Experience with repacking and recompressing large restic repos in GDrive

I gathered together my thoughts and experience in compressing and repacking two very large restic repos in Google Drive.

I’ve been using restic since 2018 and have been eagerly awaiting the release of the compression feature (my previous backup tool of choice was borg and appreciated that the compression helped with my measly upload bandwidth). However, have a lot of data backed up to Google Drive and was a little bit leery of upgrading my restic repos. But when Google Drive decided to roll out a 5 million file limit (Google Issue Tracker), I knew I needed to take steps to reduce the number of pack files in my Drive, as well as allow me to compress everything. So here are some stats after several weeks of restic pruning.

My first restic repo has about 128 thousand files backed up, mostly media files and other poorly compressible data, taking up 12.3 TB of storage. Because I’ve been using restic since the default pack size was 4 MB, I had over 2 million pack files in the repo. Google Drive also restricts how many API calls you can make per second, so listing files is very slow. During restic prune it would spend about 55 minutes in the searching used packs... stage. To compress, I repeatedly ran restic prune --repack-small --repack-uncompressed --pack-size 128 --compression max --max-repack-size 750G. I restricted it to 750 GB per run because Google Drive has a 750 GB upload per day limit. When the prune was finally complete, the space savings were small (as expected), and the new repo size was 12.1 TB (compressed by 1.7%), but I’m down to 98 thousand pack files, and iterating over the packs takes less than 2 minutes.

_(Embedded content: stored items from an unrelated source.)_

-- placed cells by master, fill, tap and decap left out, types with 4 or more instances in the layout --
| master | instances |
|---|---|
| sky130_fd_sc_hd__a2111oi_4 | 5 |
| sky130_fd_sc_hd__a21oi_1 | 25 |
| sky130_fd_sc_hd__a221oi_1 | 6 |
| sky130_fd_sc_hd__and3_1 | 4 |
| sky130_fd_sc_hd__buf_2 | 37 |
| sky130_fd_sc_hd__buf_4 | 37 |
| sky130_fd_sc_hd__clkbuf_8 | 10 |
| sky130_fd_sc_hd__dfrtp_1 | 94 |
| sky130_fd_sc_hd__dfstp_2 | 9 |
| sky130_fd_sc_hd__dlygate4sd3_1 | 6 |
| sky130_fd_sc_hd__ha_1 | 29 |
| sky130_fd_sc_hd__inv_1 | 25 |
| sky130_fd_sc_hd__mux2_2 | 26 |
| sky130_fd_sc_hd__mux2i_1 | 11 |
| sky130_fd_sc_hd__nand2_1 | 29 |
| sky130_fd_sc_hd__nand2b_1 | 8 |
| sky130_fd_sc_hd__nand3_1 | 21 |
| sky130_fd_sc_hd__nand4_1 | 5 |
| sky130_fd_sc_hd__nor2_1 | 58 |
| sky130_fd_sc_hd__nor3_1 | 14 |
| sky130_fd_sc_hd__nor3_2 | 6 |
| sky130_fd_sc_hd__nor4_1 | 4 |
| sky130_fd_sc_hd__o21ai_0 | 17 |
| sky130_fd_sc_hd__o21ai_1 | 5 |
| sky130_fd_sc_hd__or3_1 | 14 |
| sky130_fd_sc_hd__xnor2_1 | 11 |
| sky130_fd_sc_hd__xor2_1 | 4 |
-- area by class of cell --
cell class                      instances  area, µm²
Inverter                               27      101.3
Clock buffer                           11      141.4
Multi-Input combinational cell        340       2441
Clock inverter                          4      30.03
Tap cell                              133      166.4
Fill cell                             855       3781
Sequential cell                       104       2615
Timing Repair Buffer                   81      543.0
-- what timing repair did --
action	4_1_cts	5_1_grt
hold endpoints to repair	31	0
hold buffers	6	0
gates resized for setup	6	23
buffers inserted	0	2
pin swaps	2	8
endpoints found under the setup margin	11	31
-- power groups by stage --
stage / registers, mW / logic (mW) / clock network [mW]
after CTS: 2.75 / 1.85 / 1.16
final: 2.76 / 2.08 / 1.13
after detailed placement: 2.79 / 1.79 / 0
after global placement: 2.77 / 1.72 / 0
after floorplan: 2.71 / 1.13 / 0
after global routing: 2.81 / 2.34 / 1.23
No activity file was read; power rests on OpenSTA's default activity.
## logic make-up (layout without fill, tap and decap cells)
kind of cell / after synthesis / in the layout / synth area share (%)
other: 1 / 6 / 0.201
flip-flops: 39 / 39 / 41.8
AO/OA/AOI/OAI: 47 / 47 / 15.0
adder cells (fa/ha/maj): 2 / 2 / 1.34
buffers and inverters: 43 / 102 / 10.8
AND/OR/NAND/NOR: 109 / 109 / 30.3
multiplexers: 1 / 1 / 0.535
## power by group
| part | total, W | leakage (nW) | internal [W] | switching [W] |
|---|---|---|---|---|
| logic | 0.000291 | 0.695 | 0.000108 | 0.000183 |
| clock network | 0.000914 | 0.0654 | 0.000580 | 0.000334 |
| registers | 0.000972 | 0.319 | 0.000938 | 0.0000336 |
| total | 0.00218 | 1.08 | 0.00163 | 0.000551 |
===== src/shared/adt_regs.svh =====
// constants for the analog differential trigger: widths, ranges, resets
// assumes inclusion by bare name from package and design files
`ifndef ADT_REGS_SVH
`define ADT_REGS_SVH
`define ADT_IN_W 16
`define ADT_GAIN_W 12
`define ADT_OFFS_W 16
`define ADT_THR_W 16
`define ADT_ACC_W 32
`define ADT_GAIN_MIN (-1000)
`define ADT_GAIN_MAX 1000
`define ADT_GAIN_SCALE 100
`define ADT_OFFS_MIN (-10000)
`define ADT_OFFS_MAX 10000
`define ADT_THR_MIN (-20000)
`define ADT_THR_MAX 20000
`define ADT_DEC_MAX 3
`define ADT_OUT_RST 1'h0
`endif


===== src/shared/adt_pkg.sv =====
// types for the analog differential trigger
// assumes adt_regs.svh is on the include path
`include "adt_regs.svh"
package adt_pkg;
  typedef enum logic [0:0] {
    ADT_MODE_HYST = 1'b0,
    ADT_MODE_WIN = 1'b1
  } adt_mode_t;
  typedef struct packed {
    logic trig_out;
    logic signed [`ADT_ACC_W-1:0] scaled;
    logic signed [`ADT_ACC_W-1:0] off_thr;
    adt_mode_t mode;
    logic [1:0] decimals;
    logic cfg_err;
  } adt_state_t;
endpackage : adt_pkg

My second restic repo is a backup of 1.8 million files and a wide range of file types, including very small home directory files. This repo took up 1.6 TB of space and 350 thousand pack files. I chose to use a smaller pack-size 64 because the data in this repo is more volatile and I assume they will be rewritten more often. After running restic prune for several days, I’m down to 22 thousand pack files, and the repo uses about 1.4 TB of storage (compressed by 12.5%).

Some things I wish I had known before I started:

  1. How slow it was going to be. Downloading, compressing, and repacking the packs was pretty slow. I knew that my 40 Mbps upload wasn’t going to cut it, so early on I switched to a VPS with symmetric 1 Gbps. The measly 2 GB of RAM choked, and the OOM killer kept wiping out my restic processes. Upping to 4 cores and 16 GB RAM helped avoid that, but I was still only uploading between 8 - 19 MB/sec. Deletes were also very slow (likely due to the Google Drive API limitations) and it would sometimes take 4 hours to delete unused pack files after a run.
  2. That you can run restic rebuild-index if the repack gets interrupted and salvage some of your uploaded pack files. I had my VPS go down a handful of times and probably had to reupload about 600 GB of pack files.
  3. That Google Drive would rollback their file limitation. As I said before, I probably needed to repack anyway as the number of files was getting unwieldy for rclone. If Google hadn’t backtracked, I don’t think I would have been able to repack very easily, as the process involves uploading all the pack files and then deleting the old ones (a very sane design choice) but I would have certainly run into the number of file limit very quickly and would have been ever slower going.